Nguyen Linda, Robson Matthew J, Healy Jason R, Scandinaro Anna L, Matsumoto Rae R
Department of Basic Pharmaceutical Sciences, and Department of Behavioral Medicine and Psychiatry, West Virginia University, Morgantown, West Virginia, United States of America.
PLoS One. 2014 Feb 28;9(2):e89985. doi: 10.1371/journal.pone.0089985. eCollection 2014.

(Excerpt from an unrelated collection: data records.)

From an optimization exercise on the open Yosys and OpenROAD flow, aimed at small area, a short achievable clock period and few clock cycles per item; shortcuts taken in it are not production practice.
Where RTL was checked, it was by simulation tests only, not by an equivalence proof against the original.
No functional check of the RTL was part of runs 1 and 2.
Power is estimated from default activity; no workload was simulated.

**flow/standard.sh**
```bash
#!/bin/bash
# synth_recipe.tcl (not shown) runs the flow's synth.tcl, then flattens the netlist and writes it again
# the make line also repeats each setting of config.mk as NAME=value (left out here)
make -C /OpenROAD-flow-scripts/flow DESIGN_CONFIG=/design/flow/config.mk WORK_HOME=/design/flow/orfs CLKGATE_MAP_FILE= SYNTH_SCRIPT=/design/flow/synth_recipe.tcl "${@:-finish}"
```
**flow/flow/run.sh**
```bash
#!/bin/bash
# Standard layout, with the port buffers that buffer_ports inserts made of
# sky130_fd_sc_hd__buf_1 instead of the cell it picks by default, and the
# constant outputs left on the one tie cell that synthesis gives them.
set -euo pipefail
export BUFFER_PORTS_ARGS="-buffer_cell sky130_fd_sc_hd__buf_1"
export SKIP_REPAIR_TIE_FANOUT=1
bash standard.sh > standard.log 2>&1
```
**flow/design.v**
```verilog
module wib_expander (
    input  wire        clk,
    input  wire        rst,         
    input  wire        in_valid,
    output wire        in_ready,
    input  wire [63:0] in_data,
    output wire        out_valid,
    input  wire        out_ready,
    output wire [63:0] out_data,
    output wire        out_last     
);
    reg  [3:0]  ph;         
    reg         hdr;        
    reg  [3:0]  k;          
    reg  [15:0] x, y;       
    wire [15:0] c0 = in_data[15:0];
    wire [15:0] c1 = in_data[31:16];
    wire [15:0] c2 = in_data[47:32];
    wire [15:0] c3 = in_data[63:48];
    assign out_valid = in_valid & ~hdr;
    assign in_ready  = hdr | (out_ready & ~ph[2]);
    assign out_last  = ph[3] & (k == 4'd13);
    wire [15:0] s0 = ({16{ph[0]}} & c0) | ({16{ph[1]}} & x)  | ({16{ph[2]}} & y)  | ({16{ph[3]}} & c1);
    wire [15:0] s1 = ({16{ph[0]}} & c1) | ({16{ph[1]}} & c0) | ({16{ph[2]}} & x)  | ({16{ph[3]}} & c2);
    wire [15:0] s2 = ({16{ph[0]}} & c2) | ({16{ph[1]}} & c1) | ({16{ph[2]}} & c0) | ({16{ph[3]}} & c3);
    wire [47:0] d = {s2, s1, s0};
    assign out_data = {4'h0, d[47:36], 4'h0, d[35:24], 4'h0, d[23:12], 4'h0, d[11:0]};
    wire out_fire = in_valid & ~hdr & out_ready;
    always @(posedge clk) begin
        if (in_valid & out_ready) begin
            x <= c3;
            y <= c2;
        end
    end
    wire       step  = hdr ? in_valid : (out_fire & ph[3]);
    wire [3:0] knext = (k == 4'd13) ? 4'd0 : k + 4'd1;
    always @(posedge clk) begin
        if (rst) begin
            ph  <= 4'b0001;
            hdr <= 1'b1;
            k   <= 4'd0;
        end else begin
            if (out_fire)
                ph <= {ph[2:0], ph[3]};
            if (step) begin
                k   <= knext;
                hdr <= (knext <= 4'd3) | (knext == 4'd8) | (knext == 4'd9);
            end
        end
    end
endmodule
```
**flow/config.mk**
```make
export PLATFORM = sky130hd
export DESIGN_NAME = wib_expander
export DESIGN_NICKNAME = wib_expander
export VERILOG_FILES = /design/flow/design.v
export SDC_FILE = /design/flow/constraint.sdc
export NUM_CORES = 4
export LEC_CHECK = 0
export CAP_MARGIN = 20
export CORE_MARGIN = 2
export CORE_UTILIZATION = 40
export SETUP_SLACK_MARGIN = 1.7
export SLEW_MARGIN = 20
```
**flow/constraint.sdc**
```tcl
create_clock -name core_clock -period 4.0 [get_ports {clk}]
set_input_delay 0.8000 -clock core_clock [delete_from_list [all_inputs] [get_ports {clk}]]
set_output_delay 0.8000 -clock core_clock [all_outputs]
set_load 0.01 [all_outputs]
```
==> metrics.yaml, run 1 <==
muxShareOfSynthArea: 0.01605
syn_inst: 274
fin_area_mm2: 0.003169
design.core.area_mm2: 0.006277
path_max_fanout: 26
synth_xor_area_frac: 0
setup_ws_ps: 1774
synth_fa_ha_area_frac: 0.01459
synth-main-ff-cell: "edfxtp_1"
ys_seq_area_frac: 0.4436
fmax_mhz: 449.3
setup_viol: 0
p_seq_frac: 0.490
cts_root_buf: "clkbuf_8"
clk_pin_slew_ps: 80
place.detailed.hpwl_mm: 4.367
setup-tns-final_ps: 0
clk_latency_ps: 290
synth_area_mm2: 0.002572
avgSynthCellArea_um2: 9.389
maxCapViolCount: 0
yosys_warnings: 1
period_share: 0.5564
antenna-diode-count: 0
wl_per_cell_um: 17.80
first_global_vias: 2179
p_per_area_mw_per_mm2: 325.9
synth_edf_count: 32
cp_slowest_stage_delay_ps: 590
worst_pin_slew_ps: 788.6
layout.nets: 434
p_leak_nw: 1.103
viasPerCell: 5.819
min_period_ps: 2226
multiInputGateArea_mm2: 0.001195
grt_pass1_wl_mm: 10.53
overflow: 0
totalWireLength_mm: 7.851
hold_buffers: 0
vdd_ir_drop_max_mv: 0.1945
synth_simple_gate_area_frac: 0.1055
drt_iter0_drc: 153
p_clk_frac: 0.328
fillers: 616
slew_violations: 0
ant_nets: 0
crit_type: "reg2out"
die_h_um: 84.20
final_util: 0.5049
cts_tree: "built"
placed_area_mm2: 0.002895
fin_skew_ps: 4.666
register_area_mm2: 0.001159
pre_cts_ws_ps: 1584
cts_made_buffers: 5
status: "timing/DRC/antenna clean"
p_sw_uw: 271.8
area_growth_pct: 23.20
critPathCaptureType: "output pin"
whs_ps: 525.6
async_flop_share: 0
crit_chain: "buf_16, a22oi_1, nand2_1, buf_1"
arrival_ps: 1430
p_total_mw: 1.033
grt_usage: 0.1784
initial_core_util: 0.4098
gp_congestion: 0.8236
grt_max_degree: 53
worst_setup_path_start_kind: "flip-flop"
dieArea_mm2: 0.007089
p_int_uw: 761.1
finalHoldViolCount: 0
clk_path_buf_depth: 2
pwr-share-comb: 0.182
drive_gt1_frac: 0.07692
rsz0062_at_grt: "no"
maxSlewHeadroom: 0.4743
drt-pass1-iter-count: 5
io_pins: 135
worstPathRequired_ps: 3200
placed_cells: 426
p_sw_frac: 0.2632
antenna_found_initial: 0
htreeDepth: 2
port_buffers: 118
synth_compound_area_frac: 0.3234
min_path_type: "reg2reg"
ys_ff_latch: 41
clkSinkCount: 41
fp.dieW_um: 84.20
drc: 0
routed-via-count: 2566
synth_top_family_by_area: "compound AO/OA/AOI/OAI gates"
synth_cell_types: 28
cpMaxStageDelayCell: "dfxtp_4"
fp-row-count: 29
fin_cells: 441
[flip-flops by register name, summed over array words and instances (netlist names)]
name / flops
k: 4
y: 16
ph: 4
x: 16
hdr: 1
[worst max-delay path: cells and delay by family, from the launching register on]
kind	cells	cell delay, ps
AO/OA/AOI/OAI	1	80
buffers and inverters	2	380
flip-flops	1	590
AND/OR/NAND/NOR	1	90
[synthesized netlist by cell type, types with 2 or more instances]
cell type | count | area (um2)
ha_1 | 3 | 37.54
a21oi_1 | 8 | 40.04
a21o_1 | 2 | 15.01
dfxtp_1 | 9 | 180.2
a22oi_1 | 96 | 720.7
clkbuf_1 | 25 | 93.84
buf_4 | 16 | 120.1
nand2b_1 | 2 | 12.51
inv_1 | 5 | 18.77
nor2_1 | 7 | 26.28
edfxtp_1 | 32 | 960.9
mux2i_1 | 3 | 30.03
and2_1 | 2 | 12.51
nand2_1 | 50 | 187.7
[kinds of logic after synthesis]
logic type / count (synthesis)
simple gates: 65
buf+inv: 49
compound gates: 111
fa+ha+maj: 3
flops: 41
other cells: 1
mux: 4
[layer usage]
metal  global-route usage  wire [um]
met3              0.03343        546
met1               0.2644       3491
met2               0.2713       3756
met5                    0          0
met4              0.04252         57
[cells in the final DEF, fill, tap and decap left out, drive strengths merged, types with 2 or more instances in the layout]
cell type and count:
nand2 50, edfxtp 32, a22oi 96, clkbuf 8
nand2b 2, a21oi 8, nor2 7, and2 2
a21o 2, inv 6, ha 3, buf 124
mux2i 3, dfxtp 9
[final cells by class]
type	instances	area share
Sequential cell	41	0.3656
Multi-Input combinational cell	184	0.3770
Clock inverter	1	0.009475
Clock buffer	7	0.02724
Timing Repair Buffer	125	0.1832
Tap cell	77	0.03040
Inverter	6	0.007106
[power by group through the flow]
stage,clock network (mW),logic (mW),registers [mW]
6_report,0.339,0.188,0.506
5_1_grt,0.368,0.208,0.508
4_1_cts,0.353,0.174,0.510
3_5_place_dp,0,0.173,0.521
3_3_place_gp,0,0.171,0.521
2_1_floorplan,0,0.118,0.507
[worst paths after layout]
kind	startpoint	end	slack, ps	cells after the start
min reg2reg	k[3]	k[3]	530	2
max reg2reg	ph[3]	k[0]	2370	5
min	k[3]	k[3]	530	2
max	ph[1]	out_data[26]	1770	4
[repair_timing]
action / in CTS / in global routing
endpoints found under the setup margin: 50 / 49
resized for setup: 7 / 3
buffers inserted: 0 / 7
==> run 2: changes to the inputs <==
==> flow/design.v (replaced) <==
module wib_expander (
    input  wire        clk,
    input  wire        rst,         
    input  wire        in_valid,
    output wire        in_ready,
    input  wire [63:0] in_data,
    output wire        out_valid,
    input  wire        out_ready,
    output wire [63:0] out_data,
    output wire        out_last     
);
    reg  [3:0]  ph;         
    reg         hdr;        
    reg  [1:0]  hcnt;       
    reg  [2:0]  grp;        
    reg  [15:0] x, y, z;    
    wire [15:0] c0 = in_data[15:0];
    wire [15:0] c1 = in_data[31:16];
    wire [15:0] c2 = in_data[47:32];
    wire [15:0] c3 = in_data[63:48];
    assign out_valid = ph[3] | (in_valid & ~hdr);
    assign in_ready  = hdr | (out_ready & ~ph[3]);
    assign out_last  = ph[3] & (grp == 3'd0);
    wire [15:0] s0 = ({16{ph[0]}} & c0) | ({16{ph[1]}} & x)  | ({16{ph[2]}} & y)  | ({16{ph[3]}} & z);
    wire [15:0] s1 = ({16{ph[0]}} & c1) | ({16{ph[1]}} & c0) | ({16{ph[2]}} & x)  | ({16{ph[3]}} & y);
    wire [15:0] s2 = ({16{ph[0]}} & c2) | ({16{ph[1]}} & c1) | ({16{ph[2]}} & c0) | ({16{ph[3]}} & x);
    wire [47:0] d = {s2, s1, s0};
    assign out_data = {4'h0, d[47:36], 4'h0, d[35:24], 4'h0, d[23:12], 4'h0, d[11:0]};
    wire out_fire = out_valid & out_ready;
    wire din_fire = in_valid & ~hdr & out_ready & ~ph[3];
    always @(posedge clk) begin
        if (in_valid & out_ready & ~ph[3]) begin
            x <= c3;
            y <= c2;
            z <= c1;
        end
    end
    always @(posedge clk) begin
        if (rst) begin
            ph   <= 4'b0001;
            hdr  <= 1'b1;
            hcnt <= 2'd3;
            grp  <= 3'd0;
        end else begin
            if (out_fire)
                ph <= {ph[2:0], ph[3]};
            if (hdr) begin
                if (in_valid) begin
                    hcnt <= hcnt - 2'd1;
                    if (hcnt == 2'd0)
                        hdr <= 1'b0;
                end
            end else if (din_fire & ph[2]) begin
                grp <= grp + 3'd1;
                if (grp[1:0] == 2'd3) begin
                    hdr  <= 1'b1;
                    hcnt <= grp[2] ? 2'd3 : 2'd1;
                end
            end
        end
    end
endmodule
==> run 2 against run 1 <==
  * Setup slack lost 30 ps
  * Via count grew 4.6%
  * Final area grew 18%
  * Non-clock buffer count grew 2
  * Count of clock-buffer cells in the layout grew 8
  * Sequential share of layout area grew 7.8 points
  * Largest power group unchanged
  * Fmax shrank 1.3%
  * Still clean on timing, DRC and antenna
  * Global-route usage shrank 0.34 points
  * Die area grew 18%
  * Hold slack lost 54 ps
  * Highest routed layer unchanged
  * Final cell count grew 10%
  * Sequential cell count grew 17
==> metrics.yaml, run 2 <==
synth_top_area_cell: "edfxtp_1"  # unchanged
setup_viol: 0  # unchanged
clkSinkCount: 58  # was 41
design.core.area_mm2: 0.007331  # was 0.006277 mm2
crit_chain: "buf_2, nor2b_2, or2_4, buf_6"  # was buf_16, a22oi_1, nand2_1, buf_1
cp_slowest_stage_delay_ps: 240  # was 590 ps
min_period_ps: 2256  # was 2226 ps
critical-path-top-delay-family: "simple AND/OR/NAND/NOR gates"  # was flip-flops
port_buffers: 118  # unchanged
clk_path_buf_depth: 2  # unchanged
worst_pin_slew_ps: 541.9  # was 788.6 ps
synth_edf_count: 48  # was 32
fillers: 702  # was 616
layout_common_cells: "116 x buf_1, 96 x a22oi_1, 50 x nand2_1"  # was 117 x buf_1, 96 x a22oi_1, 50 x nand2_1
syn_inst: 284  # was 274
grt_max_degree: 56  # was 53
clk_pin_slew_ps: 60  # was 80 ps
drc: 0  # unchanged
p_per_area_mw_per_mm2: 348.5  # was 325.9 mW/mm2
dieArea_mm2: 0.008338  # was 0.007089 mm2
drive_gt1_frac: 0.08290  # was 0.07692
hold_buffers: 0  # unchanged
gp_congestion: 0.7569  # was 0.8236
antenna_found_initial: 0  # unchanged
status: "timing/DRC/antenna clean"  # unchanged
drt_iter0_drc: 177  # was 153
yosys-top-cells-count: "96 x a22oi_1, 50 x nand2_1, 48 x edfxtp_1, 22 x clkbuf_1, 16 x buf_4"  # was 96 x a22oi_1, 50 x nand2_1, 32 x edfxtp_1, 25 x clkbuf_1, 16 x buf_4
synthMostInstantiatedCell: "a22oi_1"  # unchanged
drt-pass1-iter-count: 5  # unchanged
p_sw_frac: 0.2420  # was 0.2632
setup_ws_ps: 1744  # was 1774 ps
grt_pass1_wl_mm: 11.58  # was 10.53 mm
area_growth_pct: 22.40  # was 23.20%
p_int_uw: 986.0  # was 761.1 uW
pwr-share-comb: 0.107  # was 0.182
initial_core_util: 0.4159  # was 0.4098
layout.nets: 452  # was 434
fin_skew_ps: 4.899  # was 4.666 ps
maxSlewHeadroom: 0.6387  # was 0.4743
multiInputGateArea_mm2: 0.001169  # was 0.001195 mm2
die_h_um: 91.31  # was 84.20 um
cts_tree: "built"  # unchanged
htreeDepth: 3  # was 2
finalHoldViolCount: 0  # unchanged
setup-tns-final_ps: 0  # unchanged
cts_made_buffers: 9  # was 5
p_clk_frac: 0.346  # was 0.328
p_leak_nw: 1.340  # was 1.103 nW
fp-row-count: 31  # was 29
worst-path-buf-inv: 2  # unchanged
worst_setup_path_start_kind: "primary input"  # was flip-flop
slew_violations: 0  # unchanged
place.detailed.hpwl_mm: 4.810  # was 4.367 mm
top_regs: "x (16), y (16), z (16)"  # was x (16), y (16)
ys_top_cells_by_area: "edfxtp_1 47%, a22oi_1 24%, dfxtp_1 6.6%"  # was edfxtp_1 37%, a22oi_1 28%, nand2_1 7.3%
p_total_mw: 1.301  # was 1.033 mW
path_max_fanout: 5  # was 26
final_common_cell: "buf_1"  # unchanged
totalWireLength_mm: 8.616  # was 7.851 mm
io_pins: 135  # unchanged
async_flop_share: 0  # unchanged
synth-main-ff-cell: "edfxtp_1"  # unchanged
antenna-diode-count: 0  # unchanged
pre_cts_ws_ps: 1608  # was 1584 ps
period_share: 0.5639  # was 0.5564
viasPerCell: 5.532  # was 5.819
overflow: 0  # unchanged
fp.dieW_um: 91.31  # was 84.20 um
ant_nets: 0  # unchanged
synth_area_mm2: 0.003049  # was 0.002572 mm2
vdd_ir_drop_max_mv: 0.1566  # was 0.1945 mV
maxCapViolCount: 0  # unchanged
fmax_mhz: 443.3  # was 449.3 MHz
rsz0062_at_grt: "no"  # unchanged
worstPathRequired_ps: 3200  # about the same
post-synth-top-area-fraction: 0.4727  # was 0.3735
yosys_warnings: 1  # unchanged
grt_usage: 0.1750  # was 0.1784
clk_latency_ps: 320  # was 290 ps
cpMaxStageDelayCell: "or2_4"  # was dfxtp_4
wl_per_cell_um: 17.76  # was 17.80 um
avgSynthCellArea_um2: 10.74  # was 9.389 um2
first_global_vias: 2408  # was 2179
p_sw_uw: 314.7  # was 271.8 uW
cts_root_buf: "clkbuf_8"  # unchanged
ys_ff_latch: 58  # was 41
synth_cell_types: 28  # unchanged
ys_seq_area_frac: 0.5384  # was 0.4436
p_seq_frac: 0.547  # was 0.490
crit_type: "in2out"  # was reg2out
critPathCaptureType: "output pin"  # unchanged
min_path_type: "reg2reg"  # unchanged
routed-via-count: 2683  # was 2566
register_area_mm2: 0.001657  # was 0.001159 mm2
arrival_ps: 1460  # was 1430 ps
[run 2: changes by cell type after synthesis, sizes merged, moves of 2 or more]
cell,change
edfxtp,+16
a21oi,-8
clkbuf,-3
and2,-2
nand2b,-2
xnor2,+2
[run 2: worst paths after layout]
| kind | from | end | slack [ps] | depth (start not counted) |
|---|---|---|---|---|
| worst min register to register | hcnt[1] | hcnt[1] | 470 | 1 |
| worst max register to register | ph[3] | z[8] | 1980 | 3 |
| worst max-delay path | in_valid | out_valid | 1740 | 4 |
| worst min-delay path | hcnt[1] | hcnt[1] | 470 | 1 |
[run 2: repair_timing]
| item | CTS | global route |
|---|---|---|
| buffers inserted | 0 | 8 |
| gates cloned | 0 | 0 |
| setup endpoints to repair | 51 | 51 |
| resized for setup | 6 | 4 |
[run 2: worst register-to-register path, delay by kind of cell (launching register included)]
| kind | cells | cell delay (ps) |
|---|---|---|
| buffers and inverters | 2 | 630 |
| DFF | 1 | 420 |
| and+or+nand+nor | 1 | 620 |
[run 2: cells by family after synthesis]
family	Yosys count	synth area share
compound gates	104	0.2585
fa+ha+maj	3	0.01231
buf+inv	47	0.08043
xor+xnor	2	0.005746
flops	58	0.5384
mux	4	0.01313
simple gates	65	0.09028
other cells	1	0.001230
[run 2: layout make-up]
cell class                 instances  share of cell area
sequential                        58              0.4438
multi-input combinational        179              0.3131
timing repair buffer             127              0.1606
clock buffer                      15             0.04190
tap                               99             0.03319
inverter                           6            0.006034
clock inverter                     1            0.001341
[run 2: power by group through the flow]
stage               combinational, mW  clock [mW]  sequential, mW
floorplan                      0.0829           0           0.721
global placement                0.133           0           0.726
detailed placement              0.135           0           0.727
CTS                             0.136       0.456           0.713
global route                    0.156       0.489           0.716
finish                          0.139       0.450           0.712
[run 2: per-stage QoR]
step / std cells / area [um2] / util / hold slack (ps)
2_1_floorplan: 284 / 3050 / - / 435.7
3_3_place_gp: 461 / 3407 / 0.4648 / 446.4
3_5_place_dp: 461 / 3407 / 0.4648 / 454.9
4_1_cts: 477 / 3582 / 0.4887 / 468.6
5_1_grt: 485 / 3732 / 0.5091 / 501.6
6_report: 485 / 3732 / 0.5091 / 471.9
[run 2: layer usage]
layer,track usage,vias to the layer above,share of wire
met5,0,-,0
met2,0.2809,120,0.49
met4,0.06818,0,0.012
li1,-,1275,-
met3,0.03568,11,0.072
met1,0.2332,1277,0.43
==> run 3: changes to the inputs <==
==> flow/design.v (replaced) <==
module wib_expander (
    input  wire        clk,
    input  wire        rst,         
    input  wire        in_valid,
    output wire        in_ready,
    input  wire [63:0] in_data,
    output wire        out_valid,
    input  wire        out_ready,
    output wire [63:0] out_data,
    output wire        out_last     
);
    reg  [3:0]  ph;         
    reg         full;       
    reg         hdr;        
    reg         nhdr;       
    reg  [1:0]  hcnt;       
    reg  [2:0]  grp;        
    reg  [2:0]  igrp;       
    reg  [1:0]  iw;         
    reg  [63:0] r;          
    reg  [15:0] x, y;       
    wire [15:0] c0 = r[15:0];
    wire [15:0] c1 = r[31:16];
    wire [15:0] c2 = r[47:32];
    wire [15:0] c3 = r[63:48];
    assign out_valid = full & ~hdr;
    wire   out_fire  = out_valid & out_ready;
    wire   done      = ~full | hdr | (out_ready & ~ph[2]);
    assign in_ready  = done;
    wire   in_fire   = in_valid & done;
    assign out_last  = ph[3] & (grp == 3'd7);
    wire [15:0] s0 = ({16{ph[0]}} & c0) | ({16{ph[1]}} & x)  | ({16{ph[2]}} & y)  | ({16{ph[3]}} & c1);
    wire [15:0] s1 = ({16{ph[0]}} & c1) | ({16{ph[1]}} & c0) | ({16{ph[2]}} & x)  | ({16{ph[3]}} & c2);
    wire [15:0] s2 = ({16{ph[0]}} & c2) | ({16{ph[1]}} & c1) | ({16{ph[2]}} & c0) | ({16{ph[3]}} & c3);
    wire [47:0] d = {s2, s1, s0};
    assign out_data = {4'h0, d[47:36], 4'h0, d[35:24], 4'h0, d[23:12], 4'h0, d[11:0]};
    always @(posedge clk) begin
        if (in_fire & ~nhdr) begin
            r <= in_data;
            x <= r[63:48];
            y <= r[47:32];
        end
    end
    always @(posedge clk) begin
        if (rst) begin
            ph   <= 4'b0001;
            full <= 1'b0;
            hdr  <= 1'b0;
            nhdr <= 1'b1;
            hcnt <= 2'd3;
            grp  <= 3'd0;
            igrp <= 3'd0;
            iw   <= 2'd0;
        end else begin
            if (out_fire) begin
                ph <= {ph[2:0], ph[3]};
                if (ph[3])
                    grp <= grp + 3'd1;
            end
            if (in_fire) begin
                full <= 1'b1;
                hdr  <= nhdr;
                if (nhdr) begin
                    hcnt <= hcnt - 2'd1;
                    if (hcnt == 2'd0)
                        nhdr <= 1'b0;
                end
            end else if (done) begin
                full <= 1'b0;
            end
            if (in_fire & ~nhdr) begin
                iw <= (iw == 2'd2) ? 2'd0 : iw + 2'd1;
                if (iw == 2'd2) begin
                    igrp <= igrp + 3'd1;
                    if (igrp[1:0] == 2'd3) begin
                        nhdr <= 1'b1;
                        hcnt <= igrp[2] ? 2'd3 : 2'd1;
                    end
                end
            end
        end
    end
endmodule
==> flow/flow/run.sh (replaced) <==
#!/bin/bash
# Standard layout, with the port buffers that buffer_ports inserts made of
# sky130_fd_sc_hd__buf_1 instead of the cell it picks by default.
set -euo pipefail
export BUFFER_PORTS_ARGS="-buffer_cell sky130_fd_sc_hd__buf_1"
bash standard.sh > standard.log 2>&1
--- a/flow/config.mk
+++ b/flow/config.mk
@@ -10,3 +10,3 @@
 export CORE_UTILIZATION = 40
-export SETUP_SLACK_MARGIN = 1.7
+export SETUP_SLACK_MARGIN = 1.9
 export SLEW_MARGIN = 20
==> run 3 against run 2 <==
  * Utilization is 5.8 points higher
  * Synthesized area is 56% higher
  * Setup slack better by 51 ps
  * Fmax is 2.3% higher
  * Highest routed layer unchanged
  * Clock skew is 1.6 ps higher
  * Via count is 32% higher
  * Still clean
  * Sequential cell count is 55 higher
  * Final area is 75% higher
  * Combinational power is 24% higher
  * Non-clock buffer count is 12 higher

Dextromethorphan is an antitussive with a high margin of safety that has been hypothesized to display rapid-acting antidepressant activity based on pharmacodynamic similarities to the N-methyl-D-aspartate (NMDA) receptor antagonist ketamine. In addition to binding to NMDA receptors, dextromethorphan binds to sigma-1 (σ1) receptors, which are believed to be protein targets for a potential new class of antidepressant medications. The purpose of this study was to determine whether dextromethorphan elicits antidepressant-like effects and the involvement of σ1 receptors in mediating its antidepressant-like actions. The antidepressant-like effects of dextromethorphan were assessed in male, Swiss Webster mice using the forced swim test. Next, σ1 receptor antagonists (BD1063 and BD1047) were evaluated in conjunction with dextromethorphan to determine the involvement of σ receptors in its antidepressant-like effects. Quinidine, a cytochrome P450 (CYP) 2D6 inhibitor, was also evaluated in conjunction with dextromethorphan to increase the bioavailability of dextromethorphan and reduce exposure to additional metabolites. Finally, saturation binding assays were performed to assess the manner in which dextromethorphan interacts at the σ1 receptor. Our results revealed dextromethorphan displays antidepressant-like effects in the forced swim test that can be attenuated by pretreatment with σ1 receptor antagonists, with BD1063 causing a shift to the right in the dextromethorphan dose response curve. Concomitant administration of quinidine potentiated the antidepressant-like effects of dextromethorphan. Saturation binding assays revealed that a Ki concentration of dextromethorphan reduces both the Kd and the Bmax of (3)H-pentazocine binding to σ1 receptors. Taken together, these data suggest that dextromethorphan exerts some of its antidepressant actions through σ1 receptors.
右美沙芬是一种安全性高的止咳药,基于其与N-甲基-D-天冬氨酸(NMDA)受体拮抗剂氯胺酮的药效学相似性,有人推测它可能具有快速起效的抗抑郁活性。除了与NMDA受体结合外,右美沙芬还与σ1受体结合,而σ1受体被认为是一类潜在新型抗抑郁药物的蛋白质靶点。本研究的目的是确定右美沙芬是否能产生类抗抑郁作用,以及σ1受体是否参与介导其类抗抑郁作用。采用强迫游泳试验,在雄性瑞士韦伯斯特小鼠中评估右美沙芬的类抗抑郁作用。接下来,将σ1受体拮抗剂(BD1063和BD1047)与右美沙芬联合使用,以确定σ受体是否参与其类抗抑郁作用。还将细胞色素P450(CYP)2D6抑制剂奎尼丁与右美沙芬联合使用,以提高右美沙芬的生物利用度并减少对其他代谢产物的暴露。最后,进行饱和结合试验,以评估右美沙芬与σ1受体相互作用的方式。我们的结果显示,右美沙芬在强迫游泳试验中表现出类抗抑郁作用,而预先使用σ1受体拮抗剂可减弱这种作用,BD1063可使右美沙芬剂量反应曲线向右移动。奎尼丁与右美沙芬同时给药可增强其类抗抑郁作用。饱和结合试验表明,右美沙芬的Ki浓度可降低[(3)H](+)-喷他佐辛与σ受体结合的Kd和Bmax。综上所述,这些数据表明右美沙芬通过σ1受体发挥其部分抗抑郁作用。